Zacznijmy od lasu.

361 34 4
                                    

Marcel zamknął szkolną szafkę i bardzo powoli odwrócił się w stronę swojego przyjaciela.

- Mówiłeś coś? – mruknął chowając kluczyk do czarnej torby i sprawdzając, czy szafka na pewno jest zamknięta.

- Tak. – Aleksy westchnął cierpiętniczo i podrapał się po tyle głowy. – Pytałem, czy wiesz, że nasza chemiczka zachorowała.

- Pierwsze słyszę. – chłopak nie wykazał żadnego zainteresowania. – Co w związku z tym? – spytał od niechcenia.
- Jesteś naprawdę trudny do współżycia. - stwierdził Aleksy.

Poczekał, aż jego przyjaciel oderwie się wreszcie od swojej szafki i zaczął przeciskać się przez tłum uczniów, który torował korytarz.

- Chodziło mi to, - krzyknął, odwracając głowę do tyłu, aby Marcel był w stanie go usłyszeć. – że odpadła nam dzisiaj ostatnia lekcja. Masz może ochotę na niezdrowe żarcie z KFC? – spytał, zahaczając o nogę jakiejś gimnazjalistki, skutkiem czego stracił chwilowo równowagę. Cudem uniknął upadku i odwrócił się szybko, sprawdzając, czy Marcel na pewno go słyszy i idzie za nim.

Marcela nie było.

Aleksy westchnął trzymając w dłoni swój znoszony plecak i wywrócił oczami.

„Znowu". – mruknął zmieniając kierunek drogi. Całkowicie zignorował zdenerwowane spojrzenia reszty uczniów, którzy nie byli zbyt zadowoleni ponownym przepuszczaniem go. Jednak teraz miał ważniejsze powody do zmartwień, niż nienawiść obcych ludzi do jego osoby.

Marcela znalazł dopiero po dziesięciu minutach. Siedział sam, pod drzwiami najrzadziej używanej klasy i powoli wertował strony jakiejś książki.

Przerwa powoli się kończyła, więc Aleksy nie miał szansy na punktualne dotarcie na lekcję. Niewiele się tym przejął.

- Stary, co jest? – stanął przed Marcelem zupełnie zasłaniając mu światło.

- Mógłbyś się odsunąć? Czytam, pogadamy potem.

Aleksy przymknął oczy, jakby prosił niebiosa o cierpliwość, a zaraz po tym spojrzał na przyjaciela smutno.
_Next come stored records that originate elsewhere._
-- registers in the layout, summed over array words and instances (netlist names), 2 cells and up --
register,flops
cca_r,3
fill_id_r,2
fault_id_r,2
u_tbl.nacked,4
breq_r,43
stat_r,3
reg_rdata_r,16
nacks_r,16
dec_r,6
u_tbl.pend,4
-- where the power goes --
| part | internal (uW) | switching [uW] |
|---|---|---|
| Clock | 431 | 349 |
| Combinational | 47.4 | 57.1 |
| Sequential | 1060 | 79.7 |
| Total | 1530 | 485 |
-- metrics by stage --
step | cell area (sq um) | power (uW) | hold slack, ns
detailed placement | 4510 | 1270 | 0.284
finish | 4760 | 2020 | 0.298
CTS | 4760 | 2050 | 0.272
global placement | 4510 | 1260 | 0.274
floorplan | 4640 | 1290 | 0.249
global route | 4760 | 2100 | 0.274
### src/hdl/fbimg_pkg.sv
// shared constants for the fieldbus input image and its controller
package fbimg_pkg;
    localparam int          CLK_NS      = 40;
    localparam int          T_FAST_NS   = 520000;
    localparam int          T_SLOW_NS   = 1000000;
    localparam int          FAST_CYC_DEF = T_FAST_NS / CLK_NS;
    localparam int          SLOW_CYC_DEF = T_SLOW_NS / CLK_NS;
    localparam int          WAIT_CYC_DEF = 2 * SLOW_CYC_DEF;
    localparam int          TW          = 16;
    localparam int          N_BUS       = 6;
    localparam int          N_CALC      = 6;
    localparam int          N_LIMIT     = 4;
    localparam logic [15:0] IDX_NOP     = 16'h0000;
    localparam logic [15:0] IDX_IMAGE   = 16'h2000;
    localparam logic [15:0] IDX_USER    = 16'h2001;
    localparam logic [7:0]  SUB_ELEC    = 8'h01;
    localparam logic [7:0]  SUB_AOUT    = 8'h02;
    localparam logic [7:0]  SUB_PSET    = 8'h03;
    localparam logic [7:0]  SUB_U32     = 8'h01;
    localparam logic [7:0]  SUB_U16     = 8'h02;
    localparam logic [7:0]  SUB_U8      = 8'h03;
    localparam logic [7:0]  ERR_NONE    = 8'h00;
    localparam logic [7:0]  ERR_NO_OBJ  = 8'h01;
    localparam logic [7:0]  ERR_RO      = 8'h02;
    localparam logic [7:0]  PAD_VAL     = 8'h00;
    localparam logic [31:0] MASK_16     = 32'h0000ffff;
    localparam logic [31:0] MASK_8      = 32'h000000ff;
endpackage : fbimg_pkg

### src/hdl/fbimg_if.sv
// cyclic image and request lines between device and controller
`timescale 1ns/1ps
interface fbimg_if;
    import fbimg_pkg::*;
    logic [31:0]              elec_val;
    logic [N_BUS-1:0][31:0]   bus_val;
    logic [N_CALC-1:0][31:0]  calc_val;
    logic [N_LIMIT-1:0][31:0] limit_val;
    logic [31:0]              ext_val;
    logic [31:0]              aout_val;
    logic [31:0]              ctrl_echo;
    logic [15:0]              pset_num;
    logic [15:0]              rd_rep_idx;
    logic [7:0]               rd_rep_sub;
    logic [7:0]               rd_rep_err;
    logic [31:0]              rd_rep_val;
    logic [15:0]              wr_rep_idx;
    logic [7:0]               wr_rep_sub;
    logic [7:0]               wr_rep_err;
    logic [31:0]              ctrl_word;
    logic [15:0]              rd_idx;
    logic [7:0]               rd_sub;
    logic [7:0]               rd_pad;
    logic [15:0]              wr_idx;
    logic [7:0]               wr_sub;
    logic [7:0]               wr_pad;
    logic [31:0]              wr_val;

    modport dev (
        output elec_val, bus_val, calc_val, limit_val, ext_val, aout_val,
        output ctrl_echo, pset_num,
        output rd_rep_idx, rd_rep_sub, rd_rep_err, rd_rep_val,
        output wr_rep_idx, wr_rep_sub, wr_rep_err,
        input  ctrl_word, rd_idx, rd_sub, rd_pad,
        input  wr_idx, wr_sub, wr_pad, wr_val
    );
    modport ctl (
        input  elec_val, bus_val, calc_val, limit_val, ext_val, aout_val,
        input  ctrl_echo, pset_num,
        input  rd_rep_idx, rd_rep_sub, rd_rep_err, rd_rep_val,
        input  wr_rep_idx, wr_rep_sub, wr_rep_err,
        output ctrl_word, rd_idx, rd_sub, rd_pad,
        output wr_idx, wr_sub, wr_pad, wr_val
    );
endinterface : fbimg_if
Nogą odsunął jego torbę i usiadł obok.

- Co jest? – ponowił pytanie wpatrując się w Marcela wyczekująco.

Wydawało się, że Marcel nie miał najmniejszej ochoty, żeby odpowiedzieć przyjacielowi. Poprawił jasną grzywkę opadającą mu lekko na oczy i nadal wpatrywał się w tekst książki. Jego wzrok nie śledził tekstu, chłopak nieruchomo patrzył w konkretne miejsce na kartce. Aleksy mógł przysiąc, że jego przyjaciel w ogóle nie skupiał się na tym, co robił.
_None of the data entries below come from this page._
[config.mk]
export PLATFORM = sky130hd
export DESIGN_NAME = tiq_irq_top
export DESIGN_NICKNAME = d
export VERILOG_FILES = /design/src/pkg/tiq_pkg.sv /design/src/design/tiq_event_detect.sv /design/src/design/tiq_irq_top.sv
export SDC_FILE = /design/constraint.sdc
export NUM_CORES = 1
export LEC_CHECK = 0
export BUFFER_PORTS_ARGS = -buffer_cell sky130_fd_sc_hd__buf_2
export CORE_ASPECT_RATIO = 0.7
export CORE_MARGIN = 2
export CORE_UTILIZATION = 40
export DETAILED_ROUTE_END_ITERATION = 8
export HOLD_SLACK_MARGIN = 0.03
export PLACE_DENSITY_LB_ADDON = 0.3
export SLEW_MARGIN = 15
export SYNTH_ARGS = -nofsm -noshare
export SYNTH_HDL_FRONTEND = slang
export SYNTH_HIERARCHICAL = 1
export SYNTH_SLANG_ARGS = --single-unit
[constraint.sdc]
create_clock -name CLK_SYS_I -period 1.9 [get_ports CLK_SYS_I]
set_clock_uncertainty 0.05 [all_clocks]
set_input_delay 0.19 -clock CLK_SYS_I [delete_from_list [all_inputs] [get_ports CLK_SYS_I]]
set_output_delay 0.19 -clock CLK_SYS_I [all_outputs]
set_load 0.03 [all_outputs]
[src/pkg/tiq_pkg.sv]
// Purpose: Shared constants and carrier types for the timer 0 interrupt mask and flag block.
// Assumes: APB with 32-bit data, one register per aligned word.
// Notes:   Offsets are word indices; the byte address is four times the index.
package tiq_pkg;

	// The enable index is not a multiple of four, so it cannot be used as a byte address.
	// The flag index is placed next to it.
	localparam logic [11:0] TIQ_OFF_ENABLE = 12'h06E;
	localparam logic [11:0] TIQ_OFF_FLAGS  = 12'h06F;
	localparam int          TIQ_OVF_BIT    = 0;
	localparam int          TIQ_CMPA_BIT   = 1;
	localparam int          TIQ_CMPB_BIT   = 2;
	localparam int          TIQ_NSRC       = 3;
	localparam logic [2:0]  TIQ_ENABLE_RST = 3'h0;
	localparam logic [2:0]  TIQ_FLAGS_RST  = 3'h0;
	localparam logic [7:0]  TIQ_MAX        = 8'hFF;
	localparam logic [7:0]  TIQ_BOTTOM     = 8'h00;

	typedef enum logic [2:0] {
		TIQ_WGM_NORMAL    = 3'h0,
		TIQ_WGM_PC_FF     = 3'h1,
		TIQ_WGM_CTC       = 3'h2,
		TIQ_WGM_FAST_FF   = 3'h3,
		TIQ_WGM_RSVD4     = 3'h4,
		TIQ_WGM_PC_OCRA   = 3'h5,
		TIQ_WGM_RSVD6     = 3'h6,
		TIQ_WGM_FAST_OCRA = 3'h7
	} tiq_wgm_t;

	typedef struct packed {
		logic            penable;
		logic            pwrite;
		logic [11:0]     paddr;
		logic [31:0]     pwdata;
	} tiq_apb_req_t;

	typedef struct packed {
		logic [7:0]      timer_count;
		logic [7:0]      compare_a_value;
		logic [7:0]      compare_b_value;
		tiq_wgm_t        waveform_mode_sel;
		logic            count_tick;
	} tiq_timer_t;

endpackage : tiq_pkg

[src/design/tiq_event_detect.sv]
// Purpose: Turns the timer's count state into one-cycle overflow and compare events.
// Assumes: count_tick pulses on the cycle the counter takes its new value.
// Notes:   Forced compare strobes never reach this module, so they raise no flag.
`timescale 1ns/1ns
`default_nettype none
module tiq_event_detect
	import tiq_pkg::*;
(
	input  wire logic              clk_i,   // System clock.
	input  wire logic              rst_b_i, // Asynchronous reset, active low.
	input  wire tiq_timer_t        tmr_i,   // Timer state.
	output logic [TIQ_NSRC-1:0]    evt_o    // One-cycle event pulses.
);

	typedef struct packed {
		logic [TIQ_NSRC-1:0] evt;
	} tiq_det_state_t;

	tiq_det_state_t st_q;
	tiq_det_state_t st_d;
	logic           ovf_hit;

	always_comb begin
		ovf_hit = 1'b0;
		case (tmr_i.waveform_mode_sel)
			TIQ_WGM_NORMAL, TIQ_WGM_CTC, TIQ_WGM_FAST_FF: begin
				ovf_hit = (tmr_i.timer_count == TIQ_MAX);
			end
			TIQ_WGM_PC_FF, TIQ_WGM_PC_OCRA: begin
				ovf_hit = (tmr_i.timer_count == TIQ_BOTTOM);
			end
			TIQ_WGM_FAST_OCRA: begin
				ovf_hit = (tmr_i.timer_count == tmr_i.compare_a_value);
			end
			default: begin
				ovf_hit = 1'b0;
			end
		endcase
		st_d                   = st_q;
		st_d.evt               = '0;
		st_d.evt[TIQ_OVF_BIT]  = tmr_i.count_tick & ovf_hit;
		st_d.evt[TIQ_CMPA_BIT] = tmr_i.count_tick & (tmr_i.timer_count == tmr_i.compare_a_value);
		st_d.evt[TIQ_CMPB_BIT] = tmr_i.count_tick & (tmr_i.timer_count == tmr_i.compare_b_value);
	end

	always_ff @(posedge clk_i or negedge rst_b_i) begin
		if (!rst_b_i) begin
			st_q <= '0;
		end else begin
			st_q <= st_d;
		end
	end

	assign evt_o = st_q.evt;

endmodule : tiq_event_detect
`default_nettype wire

[src/design/tiq_irq_top.sv]
// Purpose: Interrupt enable and flag registers of timer 0 with per-source requests.
// Assumes: APB slave, zero wait states; CPU gives a one-cycle vector acknowledge per source.
// Notes:   A flag event beats a clear arriving in the same cycle.
`timescale 1ns/1ns
`default_nettype none

module tiq_irq_top
	import tiq_pkg::*;
(
	input  wire logic                 CLK_SYS_I,     // 100 MHz system clock.
	input  wire logic                 RST_B_I,       // Asynchronous reset, active low.
	input  wire logic                 PSEL_I,        // APB select.
	input  wire logic                 PENABLE_I,     // APB enable.
	input  wire logic                 PWRITE_I,      // APB write.
	input  wire logic [11:0]          PADDR_I,       // APB byte address.
	input  wire logic [31:0]          PWDATA_I,      // APB write data.
	output logic [31:0]               PRDATA_O,      // APB read data.
	output logic                      PREADY_O,      // APB ready.
	output logic                      PSLVERR_O,     // APB error, unmapped address.
	input  wire tiq_timer_t           TIMER_I,       // Timer count state, same clock.
	input  wire logic                 FORCE_CMP_A_STROBE_I, // Forced compare A strobe.
	input  wire logic                 GLOBAL_IRQ_EN_I, // CPU global interrupt bit.
	input  wire logic [TIQ_NSRC-1:0]  VEC_ACK_I,     // Vector acknowledge pulses.
	output logic [TIQ_NSRC-1:0]       IRQ_REQ_O,     // Per-source requests.
	output logic                      IRQ_O          // Combined level interrupt.
);

	typedef struct packed {
		logic [TIQ_NSRC-1:0] enable;
		logic [TIQ_NSRC-1:0] flags;
		logic [TIQ_NSRC-1:0] req;
		logic                irq;
		logic [31:0]         prdata;
		logic                pready;
		logic                pslverr;
	} tiq_top_state_t;

	tiq_top_state_t       st_q;
	tiq_top_state_t       st_d;
	logic [TIQ_NSRC-1:0]  evt;
	logic                 setup;
	logic                 hit_en;
	logic                 hit_fl;
	logic [TIQ_NSRC-1:0]  sw_clr;

	// The forced strobe is kept away from event detection on purpose.
	tiq_event_detect u_detect (
		.clk_i   (CLK_SYS_I),
		.rst_b_i (RST_B_I),
		.tmr_i   (TIMER_I),
		.evt_o   (evt)
	);

	always_comb begin
		st_d    = st_q;
		setup   = PSEL_I & ~PENABLE_I;
		hit_en  = (PADDR_I[11:2] == TIQ_OFF_ENABLE[9:0]) && (PADDR_I[1:0] == 2'h0);
		hit_fl  = (PADDR_I[11:2] == TIQ_OFF_FLAGS[9:0]) && (PADDR_I[1:0] == 2'h0);
		sw_clr  = '0;
		st_d.pready  = 1'b0;
		st_d.pslverr = 1'b0;
		st_d.prdata  = '0;
		if (setup) begin
			st_d.pready  = 1'b1;
			st_d.pslverr = ~(hit_en | hit_fl);
			if (PWRITE_I) begin
				if (hit_en) begin
					st_d.enable = PWDATA_I[TIQ_NSRC-1:0];
				end
				if (hit_fl) begin
					sw_clr = PWDATA_I[TIQ_NSRC-1:0];
				end
			end else if (hit_en) begin
				st_d.prdata[TIQ_NSRC-1:0] = st_q.enable;
			end else if (hit_fl) begin
				st_d.prdata[TIQ_NSRC-1:0] = st_q.flags;
			end
		end
		// Set beats clear so a match in the clearing cycle is not lost.
		st_d.flags = (st_q.flags & ~(sw_clr | VEC_ACK_I)) | evt;
		st_d.req   = st_d.flags & st_d.enable & {TIQ_NSRC{GLOBAL_IRQ_EN_I}};
		st_d.irq   = |(st_d.flags & st_d.enable);
	end

	always_ff @(posedge CLK_SYS_I or negedge RST_B_I) begin
		if (!RST_B_I) begin
			st_q        <= '0;
			st_q.enable <= TIQ_ENABLE_RST;
			st_q.flags  <= TIQ_FLAGS_RST;
		end else begin
			st_q <= st_d;
		end
	end

	assign PRDATA_O  = st_q.prdata;
	assign PREADY_O  = st_q.pready;
	assign PSLVERR_O = st_q.pslverr;
	assign IRQ_REQ_O = st_q.req;
	assign IRQ_O     = st_q.irq;

endmodule : tiq_irq_top
`default_nettype wire

==> flow_metrics.tcl, run 1 <==
set metrics [dict create \
    status "complete, no violations" \
    timing_hold_violations_final 0 \
    initial_core_util_pct 41.4 \
    viasPerCell 4.44 \
    fmax_mhz 535 \
    ys_seq_elements 18 \
    cts_buffer_depth 2 \
    ant_nets 0 \
    post_drt_wl_per_cell_microns 11.4 \
    netlist.area_leader.share_pct 35.0 \
    cts_sinks 18 \
    vias 1031 \
    fillers 300 \
    grt_start_max_net_pins 19 \
    endpoint_kind "flop" \
    startpoint_type "primary input" \
    p_leak_nw 0.890 \
    num_io_pins 120 \
    port_buffers 60 \
    synth_area_leader_cell "dfrtp_1" \
    clkTransAtPathRegs_ns 0.06 \
    arrival_ns 1.96 \
    numCtsBuffers 3 \
    grt_pass1_vias 966 \
    cp_max_fo 3 \
    grt_pass1_wl_microns 3880 \
    layout_commonest_cell "buf_2" \
    clock-root-buffer "clkbuf_8" \
    drc 0 \
    pwr_density_cell_mw_per_mm2 580 \
    core-area_sq_mm 0.00311 \
    setup_tns_ns 0 \
    firstDrtPassIters 4 \
    ir_drop_uv 196 \
    path_class "in -> reg" \
    mappedNetlistArea_sq_mm 0.00129 \
    seq_area_frac_synth_pct 35.0 \
    maxCapViolCount 0 \
    place.gp.congestion 0.778 \
    synthFlopType "dfrtp_1" \
    finalCritPeriodShare_pct 98.4 \
    layout_common_cells "buf_2, conb_1, dfrtp_1, xnor2_1, inv_1" \
    synth_edf_count 0 \
    htreeDepth 1 \
    syn_avg_cell_area_sq_um 9.89 \
    final_util_pct 51.7 \
    grt_usage_pct 14.1 \
    final_nets 277 \
    clock_latency_ns 0.26 \
    min_period_ns 1.87 \
    dp_hpwl_microns 2250 \
    antenna-diode-count 0 \
    setup_viol 0 \
    critPathRequiredTime_ns 1.99 \
    areaGrowthSynthToFinish_pct 24.7 \
    drt_iter0_drc 23 \
    yosysUniqueCellTypes 32 \
    synth_warnings 6 \
    hold_class "in -> reg" \
    dieArea_sq_mm 0.00369 \
    async_flop_share_pct 100 \
    die_h_microns 51.4 \
    die_w_microns 71.8 \
    synthTopCellsByArea "dfrtp_1, buf_4, xnor2_1" \
    drt-total-wl_microns 2640 \
    drive_gt1_share_pct 41.8 \
    antenna_found_initial 0 \
    synthCells 130 \
    grt.overflow.total 0 \
    fp-row-count 17 \
    cts_tree "yes" \
    final_max_slew_viol_count 0 \
]
[layout make-up]
type	count	area (sq um)	area share (%)
flip-flops and latches	18	450	28.1
inverters	9	33.8	2.11
clock buffers	4	55.1	3.43
multi-input cells	95	648	40.4
well taps	38	47.5	2.96
repair buffers	68	369	23.0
- Przepraszam. – mruknął Marcel i wreszcie zamknął książkę. Odchylił głowę opierając ją o zimną ścianę. – Jestem w kiepskim nastroju, wybacz. – ostatnie słowo zagłuszył dzwonek, który rozbrzmiał nad głowami chłopców oznajmiając, że przerwa się skończyła. Żaden z nastolatków nie zwrócił na niego uwagi, nadal siedzieli pod klasą obserwując jak korytarz powoli się wyludnia. Bez pomocy słów ustalili, że nie wrócą na ostatnią lekcję.

Aleksy nie znosił sytuacji, w których był zmuszony pocieszać kogoś lub dawać rady. Nie czuł się w tych sprawach kompetentny. Nie lubił, kiedy musiał coś powiedzieć, a nie wiedział jak dobrać do tego odpowiednie słowa. Denerwował się, że nie sprosta wymaganiom i osoba, którą pociesza jeszcze bardziej się załamie. Jednak ta sytuacja była inna. Marcel był jego przyjacielem - Aleksy nie był w stanie zostawić go samego.

- Wydarzyło się coś konkretnego? – spytał po kilku minutach niezręcznej ciszy.

Marcel kilka razy pokręcił przecząco głową i uśmiechnął się niemrawo.